Re: Avoid overflow with simplehash

Hi,

On 2023-07-06 13:40:00 -0300, Ranier Vilela wrote:
> I still have doubts about this.
>
> see:
> #include <iostream>
> #include <string>
> #include <limits.h>
>
> #define SH_MAX_SIZE1 (((unsigned long long) 0xFFFFFFFFU) + 1)
> #define SH_MAX_SIZE2 (((unsigned long long) 0xFFFFFFFFU) - 1)
>
> int main()
> {
> unsigned long long max_size1 = SH_MAX_SIZE1;
> unsigned long long max_size2 = SH_MAX_SIZE2;
> unsigned int cur1 = SH_MAX_SIZE1;
> unsigned int cur2 = SH_MAX_SIZE2;
>
> printf("SH_MAX_SIZE1=%llu\n", max_size1);
> printf("SH_MAX_SIZE2=%llu\n", max_size2);
> printf("cur1=%u\n", cur1);
> printf("cur2=%u\n", cur2);
> }
> warning: implicit conversion from 'unsigned long long' to 'unsigned int'
> changes value from 4294967296 to 0 [-Wconstant-conversion]

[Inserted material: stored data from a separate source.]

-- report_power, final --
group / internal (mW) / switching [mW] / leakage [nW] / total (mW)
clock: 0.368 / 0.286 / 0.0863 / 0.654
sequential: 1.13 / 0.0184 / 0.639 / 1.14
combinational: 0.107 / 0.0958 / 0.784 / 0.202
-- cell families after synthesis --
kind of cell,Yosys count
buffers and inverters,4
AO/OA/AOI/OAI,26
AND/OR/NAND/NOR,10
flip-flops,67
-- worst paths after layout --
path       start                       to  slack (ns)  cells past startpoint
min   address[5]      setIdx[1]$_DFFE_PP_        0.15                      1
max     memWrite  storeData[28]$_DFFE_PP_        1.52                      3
--- src/rtl/dCache_consts.svh ---
`ifndef DCACHE_CONSTS_SVH
`define DCACHE_CONSTS_SVH

// byte address width
`define DC_ADDR_WIDTH 32

// geometry
`define DC_SETS 8
`define DC_WORDS_PER_LINE 4

// tag is address bits 31..7
`define DC_TAG_WIDTH 25

// backing memory, 1 KB of words
`define DC_MEM_WORDS 256

// default memory latency in cycles
`define DC_MEM_LATENCY 2

`endif

--- src/rtl/dCachePkg.sv ---
`default_nettype none

package dCachePkg;

    // one data word, seen whole or as byte lanes
    typedef union packed {
        logic [31:0]       word;
        logic [3:0][7:0]   bytes;   // bytes[0] is the low lane
    } dataWord_u;

    // decoded access kind
    typedef enum logic [1:0] {
        LW  = 2'b00,
        LBU = 2'b01,
        SW  = 2'b10,
        SB  = 2'b11
    } accessKind_e;

endpackage

`default_nettype wire

--- src/rtl/cacheController.sv ---
`timescale 1ns/1ps
`default_nettype none
`include "dCache_consts.svh"

module cacheController
    import dCachePkg::*;
(
    input  logic                                  clk,
    input  logic                                  rst,
    input  logic                                  reqValid,
    input  accessKind_e                           kind,
    input  logic [`DC_TAG_WIDTH-1:0]              tag,
    input  logic [$clog2(`DC_SETS)-1:0]           setIdx,
    input  logic [$clog2(`DC_WORDS_PER_LINE)-1:0] wordOff,
    input  logic [1:0]                            byteOff,
    input  dataWord_u                             storeData,
    input  logic                                  wayHit,
    output logic                                  ready,
    output logic                                  done,
    output logic                                  hit,
    output logic                                  refillWe,
    output logic [$clog2(`DC_WORDS_PER_LINE)-1:0] refillWord,
    output logic [31:0]                           refillData,
    output logic                                  storeWe,
    output logic                                  touch,
    output logic                                  memReq,
    output logic                                  memWe,
    output logic [`DC_ADDR_WIDTH-1:0]             memAddr,
    output logic [3:0]                            memByteEn,
    output logic [31:0]                           memWData,
    input  logic                                  memAck,
    input  logic [31:0]                           memRData
);
    typedef enum logic [2:0] {
        IDLE,
        LOOKUP,
        REFILL_REQ,
        REFILL_WAIT,
        STORE_WAIT,
        RESPOND
    } ctrlState_e;

    ctrlState_e state;
    ctrlState_e nextState;
    logic [$clog2(`DC_WORDS_PER_LINE)-1:0] refillCnt;
    logic hitReg;
    logic isStore;

    assign isStore = (kind == SW) || (kind == SB);

    always_ff @(posedge clk) begin
        if (rst) begin
            state     <= IDLE;
            refillCnt <= '0;
            hitReg    <= 1'b0;
        end else begin
            state <= nextState;
            if (state == LOOKUP) begin
                hitReg    <= wayHit;
                refillCnt <= '0;
            end else if (state == REFILL_WAIT && memAck) begin
                refillCnt <= refillCnt + 1'b1;
            end
        end
    end

    always_comb begin
        nextState = state;
        case (state)
            IDLE:        if (reqValid) nextState = LOOKUP;
            LOOKUP: begin
                if (isStore) begin
                    nextState = STORE_WAIT;   // write-through, hit or miss
                end else if (wayHit) begin
                    nextState = RESPOND;
                end else begin
                    nextState = REFILL_REQ;
                end
            end
            REFILL_REQ:  nextState = REFILL_WAIT;
            REFILL_WAIT: if (memAck) nextState = (refillCnt == '1) ? RESPOND : REFILL_REQ;
            STORE_WAIT:  if (memAck) nextState = RESPOND;
            RESPOND:     nextState = IDLE;
            default:     nextState = IDLE;
        endcase
    end

    // busy from the cycle after acceptance through the done cycle
    assign ready = (state == IDLE) && !reqValid;
    assign done  = (state == RESPOND);
    assign hit   = done && hitReg;
    assign touch = done;   // ways ignore it unless the line hits

    assign refillWe   = (state == REFILL_WAIT) && memAck;
    assign refillWord = refillCnt;
    assign refillData = memRData;
    assign storeWe    = (state == LOOKUP) && isStore && wayHit;

    assign memWe     = (state == LOOKUP) && isStore;
    assign memReq    = memWe || (state == REFILL_REQ);
    assign memAddr   = {tag, setIdx, (memWe ? wordOff : refillCnt), 2'b00};
    assign memByteEn = (kind == SB) ? (4'b0001 << byteOff) : 4'b1111;
    assign memWData  = storeData.word;

endmodule

`default_nettype wire
## src/source/ex_pkg.sv

```systemverilog
/*
 * execute stage package
 * widths, word types, control enums and reset values shared by the scalar
 * execute datapath and its pipeline register
 */
package ex_pkg;

    // datapath and register index widths
    localparam int XLEN      = 32;
    localparam int REG_IDX_W = 5;

    typedef logic [XLEN-1:0]      word_t;
    typedef logic [REG_IDX_W-1:0] reg_idx_t;

    // raw immediate field widths as delivered by decode
    localparam int IMM_I_W  = 12;
    localparam int IMM_S_W  = 12;
    localparam int IMM_SB_W = 13;
    localparam int IMM_UJ_W = 21;
    localparam int SHAMT_W  = 5;

    // sequential fall-through increment
    localparam word_t PC_STEP = 32'd4;

    // values loaded on reset and on flush
    localparam word_t    RST_WORD = '0;
    localparam reg_idx_t RST_IDX  = '0;
    localparam logic     RST_BIT  = 1'b0;

    // alu operations, shifts take the low bits of port b
    typedef enum logic [3:0] {
        ALU_ADD  = 4'd0,
        ALU_SUB  = 4'd1,
        ALU_AND  = 4'd2,
        ALU_OR   = 4'd3,
        ALU_XOR  = 4'd4,
        ALU_SLT  = 4'd5,
        ALU_SLTU = 4'd6,
        ALU_SLL  = 4'd7,
        ALU_SRL  = 4'd8,
        ALU_SRA  = 4'd9
    } alu_op_t;

    // conditional branch kinds
    typedef enum logic [2:0] {
        BR_NONE = 3'd0,
        BR_EQ   = 3'd1,
        BR_NE   = 3'd2,
        BR_LT   = 3'd3,
        BR_GE   = 3'd4,
        BR_LTU  = 3'd5,
        BR_GEU  = 3'd6
    } branch_t;

    // operand a source
    typedef enum logic [1:0] {
        A_RS1   = 2'd0,
        A_IMM_S = 2'd1,
        A_PC    = 2'd2,
        A_ZERO  = 2'd3
    } alu_a_sel_t;

    // operand b source
    typedef enum logic [1:0] {
        B_RS1       = 2'd0,
        B_RS2       = 2'd1,
        B_IMM_SHAMT = 2'd2,
        B_IMM_U     = 2'd3
    } alu_b_sel_t;

endpackage

```

## src/source/operand_if.sv

```systemverilog
/*
 * operand bundle from operand selection to the compute unit
 * forwarded register values, alu operands and extended immediates
 */
`timescale 1ns/1ps

interface operand_if;

    // alu operands after source selection
    ex_pkg::word_t port_a;
    ex_pkg::word_t port_b;

    // register values after forwarding
    ex_pkg::word_t rs1_val;
    ex_pkg::word_t rs2_val;

    // sign-extended immediates used for targets
    ex_pkg::word_t imm_i_ext;
    ex_pkg::word_t imm_uj_ext;
    ex_pkg::word_t imm_sb_ext;

    modport producer (
        output port_a, port_b, rs1_val, rs2_val, imm_i_ext, imm_uj_ext, imm_sb_ext
    );

    modport consumer (
        input port_a, port_b, rs1_val, rs2_val, imm_i_ext, imm_uj_ext, imm_sb_ext
    );

endinterface

```

## src/source/ex_operand_sel.sv

```systemverilog
/*
 * execute operand selection
 * forwards memory-stage data onto rs1/rs2, sign-extends the immediates
 * and picks the two alu operands
 */
`timescale 1ns/1ps

module ex_operand_sel (
    input  ex_pkg::word_t                  pc,
    input  ex_pkg::word_t                  rs1_data,
    input  ex_pkg::word_t                  rs2_data,
    input  ex_pkg::word_t                  rd_mem_data,
    input  logic                           fwd_rs1,
    input  logic                           fwd_rs2,
    input  logic [ex_pkg::IMM_I_W-1:0]     imm_i,
    input  logic [ex_pkg::IMM_S_W-1:0]     imm_s,
    input  logic [ex_pkg::IMM_SB_W-1:0]    imm_sb,
    input  logic [ex_pkg::IMM_UJ_W-1:0]    imm_uj,
    input  logic [ex_pkg::SHAMT_W-1:0]     shamt,
    input  ex_pkg::word_t                  imm_u,
    input  logic                           imm_shamt_sel,
    input  ex_pkg::alu_a_sel_t             alu_a_sel,
    input  ex_pkg::alu_b_sel_t             alu_b_sel,
    operand_if.producer                    op
);

    ex_pkg::word_t imm_s_ext;
    ex_pkg::word_t imm_or_shamt;

    // memory-stage bypass
    assign op.rs1_val = fwd_rs1 ? rd_mem_data : rs1_data;
    assign op.rs2_val = fwd_rs2 ? rd_mem_data : rs2_data;

    // replicate the top bit of each field up to a full word
    assign op.imm_i_ext  = {{(ex_pkg::XLEN-ex_pkg::IMM_I_W){imm_i[ex_pkg::IMM_I_W-1]}}, imm_i};
    assign imm_s_ext     = {{(ex_pkg::XLEN-ex_pkg::IMM_S_W){imm_s[ex_pkg::IMM_S_W-1]}}, imm_s};
    assign op.imm_sb_ext = {{(ex_pkg::XLEN-ex_pkg::IMM_SB_W){imm_sb[ex_pkg::IMM_SB_W-1]}},
                            imm_sb};
    assign op.imm_uj_ext = {{(ex_pkg::XLEN-ex_pkg::IMM_UJ_W){imm_uj[ex_pkg::IMM_UJ_W-1]}},
                            imm_uj};

    // shift amount is unsigned, zero-filled
    assign imm_or_shamt = imm_shamt_sel ? {{(ex_pkg::XLEN-ex_pkg::SHAMT_W){1'b0}}, shamt}
                                        : op.imm_i_ext;

    // operand a
    always_comb begin
        case (alu_a_sel)
            ex_pkg::A_RS1:   op.port_a = op.rs1_val;
            ex_pkg::A_IMM_S: op.port_a = imm_s_ext;
            ex_pkg::A_PC:    op.port_a = pc;
            default:         op.port_a = '0;
        endcase
    end

    // operand b
    always_comb begin
        case (alu_b_sel)
            ex_pkg::B_RS1:       op.port_b = op.rs1_val;
            ex_pkg::B_RS2:       op.port_b = op.rs2_val;
            ex_pkg::B_IMM_SHAMT: op.port_b = imm_or_shamt;
            default:             op.port_b = imm_u;
        endcase
    end

endmodule

```

## src/source/ex_compute.sv

```systemverilog
/*
 * execute compute unit
 * alu, branch condition, jump and branch targets, next-pc selection
 */
`timescale 1ns/1ps

module ex_compute (
    operand_if.consumer        op,
    input  ex_pkg::word_t      pc,
    input  ex_pkg::alu_op_t    alu_op,
    input  ex_pkg::branch_t    branch_type,
    input  logic               j_sel,
    input  logic               ex_pc_sel,
    output ex_pkg::word_t      result,
    output ex_pkg::word_t      brj_addr,
    output logic               branch_taken
);

    logic [ex_pkg::SHAMT_W-1:0] shift_amt;
    logic                       alu_lt;
    logic                       alu_ltu;

    logic                       br_eq;
    logic                       br_lt;
    logic                       br_ltu;

    ex_pkg::word_t              jalr_sum;
    ex_pkg::word_t              jump_addr;
    ex_pkg::word_t              branch_addr;
    ex_pkg::word_t              pc_next;
    ex_pkg::word_t              resolved_addr;

    // alu

    assign shift_amt = op.port_b[ex_pkg::SHAMT_W-1:0];
    assign alu_lt    = $signed(op.port_a) < $signed(op.port_b);
    assign alu_ltu   = op.port_a < op.port_b;

    always_comb begin
        case (alu_op)
            ex_pkg::ALU_ADD:  result = op.port_a + op.port_b;
            ex_pkg::ALU_SUB:  result = op.port_a - op.port_b;
            ex_pkg::ALU_AND:  result = op.port_a & op.port_b;
            ex_pkg::ALU_OR:   result = op.port_a | op.port_b;
            ex_pkg::ALU_XOR:  result = op.port_a ^ op.port_b;
            ex_pkg::ALU_SLT:  result = {{(ex_pkg::XLEN-1){1'b0}}, alu_lt};
            ex_pkg::ALU_SLTU: result = {{(ex_pkg::XLEN-1){1'b0}}, alu_ltu};
            ex_pkg::ALU_SLL:  result = op.port_a << shift_amt;
            ex_pkg::ALU_SRL:  result = op.port_a >> shift_amt;
            ex_pkg::ALU_SRA:  result = ex_pkg::word_t'($signed(op.port_a) >>> shift_amt);
            default:          result = '0;
        endcase
    end

    // branch condition on the forwarded register values

    assign br_eq  = op.rs1_val == op.rs2_val;
    assign br_lt  = $signed(op.rs1_val) < $signed(op.rs2_val);
    assign br_ltu = op.rs1_val < op.rs2_val;

    always_comb begin
        case (branch_type)
            ex_pkg::BR_EQ:  branch_taken = br_eq;
            ex_pkg::BR_NE:  branch_taken = !br_eq;
            ex_pkg::BR_LT:  branch_taken = br_lt;
            ex_pkg::BR_GE:  branch_taken = !br_lt;
            ex_pkg::BR_LTU: branch_taken = br_ltu;
            ex_pkg::BR_GEU: branch_taken = !br_ltu;
            // BR_NONE never branches
            default:        branch_taken = 1'b0;
        endcase
    end

    // targets

    // jalr base is the register, lsb dropped per the isa
    assign jalr_sum  = op.rs1_val + op.imm_i_ext;
    assign jump_addr = j_sel ? (pc + op.imm_uj_ext)
                             : {jalr_sum[ex_pkg::XLEN-1:1], 1'b0};

    assign branch_addr = pc + op.imm_sb_ext;

    // sequential fall-through
    assign pc_next = pc + ex_pkg::PC_STEP;

    assign resolved_addr = branch_taken ? branch_addr : pc_next;

    // jumps override the branch outcome
    assign brj_addr = ex_pc_sel ? jump_addr : resolved_addr;

endmodule

```

## src/source/ex_mem_reg.sv

```systemverilog
/*
 * execute/memory pipeline register
 * loads each cycle, clears on flush, holds on stall, squashes control
 * bits of illegal instructions
 */
`timescale 1ns/1ps

module ex_mem_reg (
    input  logic              CLK,
    input  logic              nRST,
    input  logic              ex_mem_stall,
    input  logic              ex_mem_flush,
    input  logic              valid,
    input  logic              reg_write,
    input  logic              illegal_insn,
    input  ex_pkg::reg_idx_t  rd,
    input  ex_pkg::word_t     pc,
    input  ex_pkg::word_t     result,
    input  ex_pkg::word_t     brj_addr,
    input  logic              branch_taken,
    output logic              mem_valid,
    output logic              mem_reg_write,
    output ex_pkg::reg_idx_t  mem_rd,
    output ex_pkg::word_t     mem_result,
    output ex_pkg::word_t     mem_brj_addr,
    output ex_pkg::word_t     mem_pc,
    output logic              mem_branch_taken,
    output logic              mem_illegal_insn
);

    always_ff @(posedge CLK, negedge nRST) begin
        if (!nRST) begin
            mem_valid        <= ex_pkg::RST_BIT;
            mem_reg_write    <= ex_pkg::RST_BIT;
            mem_rd           <= ex_pkg::RST_IDX;
            mem_result       <= ex_pkg::RST_WORD;
            mem_brj_addr     <= ex_pkg::RST_WORD;
            mem_pc           <= ex_pkg::RST_WORD;
            mem_branch_taken <= ex_pkg::RST_BIT;
            mem_illegal_insn <= ex_pkg::RST_BIT;
        end else if (ex_mem_stall) begin
            // back-pressure, hold everything even if a flush is pending
        end else if (ex_mem_flush) begin
            // bubble into the memory stage
            mem_valid        <= ex_pkg::RST_BIT;
            mem_reg_write    <= ex_pkg::RST_BIT;
            mem_rd           <= ex_pkg::RST_IDX;
            mem_result       <= ex_pkg::RST_WORD;
            mem_brj_addr     <= ex_pkg::RST_WORD;
            mem_pc           <= ex_pkg::RST_WORD;
            mem_branch_taken <= ex_pkg::RST_BIT;
            mem_illegal_insn <= ex_pkg::RST_BIT;
        end else begin
            mem_valid        <= valid;
            // illegal instructions must not write back or redirect
            mem_reg_write    <= reg_write && !illegal_insn;
            mem_branch_taken <= branch_taken && !illegal_insn;
            mem_illegal_insn <= illegal_insn;
            mem_rd           <= rd;
            mem_result       <= result;
            mem_brj_addr     <= brj_addr;
            mem_pc           <= pc;
        end
    end

endmodule

```

## src/source/ex_stage_top.sv

```systemverilog
/*
 * scalar execute stage top
 * operand selection feeding the compute unit, captured in the ex/mem register
 */
`timescale 1ns/1ps

module ex_stage_top (
    input  logic                           CLK,
    input  logic                           nRST,
    input  logic                           valid,
    input  ex_pkg::word_t                  pc,
    input  ex_pkg::word_t                  rs1_data,
    input  ex_pkg::word_t                  rs2_data,
    input  ex_pkg::word_t                  rd_mem_data,
    input  logic                           fwd_rs1,
    input  logic                           fwd_rs2,
    input  logic [ex_pkg::IMM_I_W-1:0]     imm_i,
    input  logic [ex_pkg::IMM_S_W-1:0]     imm_s,
    input  logic [ex_pkg::IMM_SB_W-1:0]    imm_sb,
    input  logic [ex_pkg::IMM_UJ_W-1:0]    imm_uj,
    input  logic [ex_pkg::SHAMT_W-1:0]     shamt,
    input  ex_pkg::word_t                  imm_u,
    input  logic                           imm_shamt_sel,
    input  ex_pkg::alu_a_sel_t             alu_a_sel,
    input  ex_pkg::alu_b_sel_t             alu_b_sel,
    input  ex_pkg::alu_op_t                alu_op,
    input  ex_pkg::branch_t                branch_type,
    input  logic                           j_sel,
    input  logic                           ex_pc_sel,
    input  logic                           reg_write,
    input  ex_pkg::reg_idx_t               rd,
    input  logic                           illegal_insn,
    input  logic                           ex_mem_stall,
    input  logic                           ex_mem_flush,
    output logic                           mem_valid,
    output logic                           mem_reg_write,
    output ex_pkg::reg_idx_t               mem_rd,
    output ex_pkg::word_t                  mem_result,
    output ex_pkg::word_t                  mem_brj_addr,
    output ex_pkg::word_t                  mem_pc,
    output logic                           mem_branch_taken,
    output logic                           mem_illegal_insn
);

    // compute results into the pipeline register
    ex_pkg::word_t result;
    ex_pkg::word_t brj_addr;
    logic          branch_taken;

    operand_if op_if ();

    ex_operand_sel u_operand_sel (
        .pc, .rs1_data, .rs2_data, .rd_mem_data, .fwd_rs1, .fwd_rs2,
        .imm_i, .imm_s, .imm_sb, .imm_uj, .shamt, .imm_u, .imm_shamt_sel,
        .alu_a_sel, .alu_b_sel,
        .op (op_if.producer)
    );

    ex_compute u_compute (
        .op (op_if.consumer),
        .pc, .alu_op, .branch_type, .j_sel, .ex_pc_sel,
        .result, .brj_addr, .branch_taken
    );

    // per-instruction controls bypass the datapath blocks
    ex_mem_reg u_mem_reg (
        .CLK, .nRST, .ex_mem_stall, .ex_mem_flush,
        .valid, .reg_write, .illegal_insn, .rd, .pc,
        .result, .brj_addr, .branch_taken,
        .mem_valid, .mem_reg_write, .mem_rd, .mem_result, .mem_brj_addr,
        .mem_pc, .mem_branch_taken, .mem_illegal_insn
    );

endmodule

```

I don't think we at the moment try to not have implicit-conversion warnings
(nor do we enable them), this would be far from the only place. If we wanted
to here, we'd just need an explicit cast.

> outputs:
> SH_MAX_SIZE1=4294967296
> SH_MAX_SIZE2=4294967294
> cur1=0
> cur2=4294967294
>
> And in the comments we have:
> "Iterate backwards, that allows the current element to be deleted, even
> * if there are backward shifts"
>
> So if an empty element is not found and the *cur* field is set to 0
> (SH_MAX_SIZE -> uint32),

That should never be reachable - which the assert tries to ensure.

> then will it iterate forwards?

No, it'd still iterate backwards, but starting from the wrong place - but
there is no correct place to start iterating from if there is no unused
element.

Greetings,

Andres Freund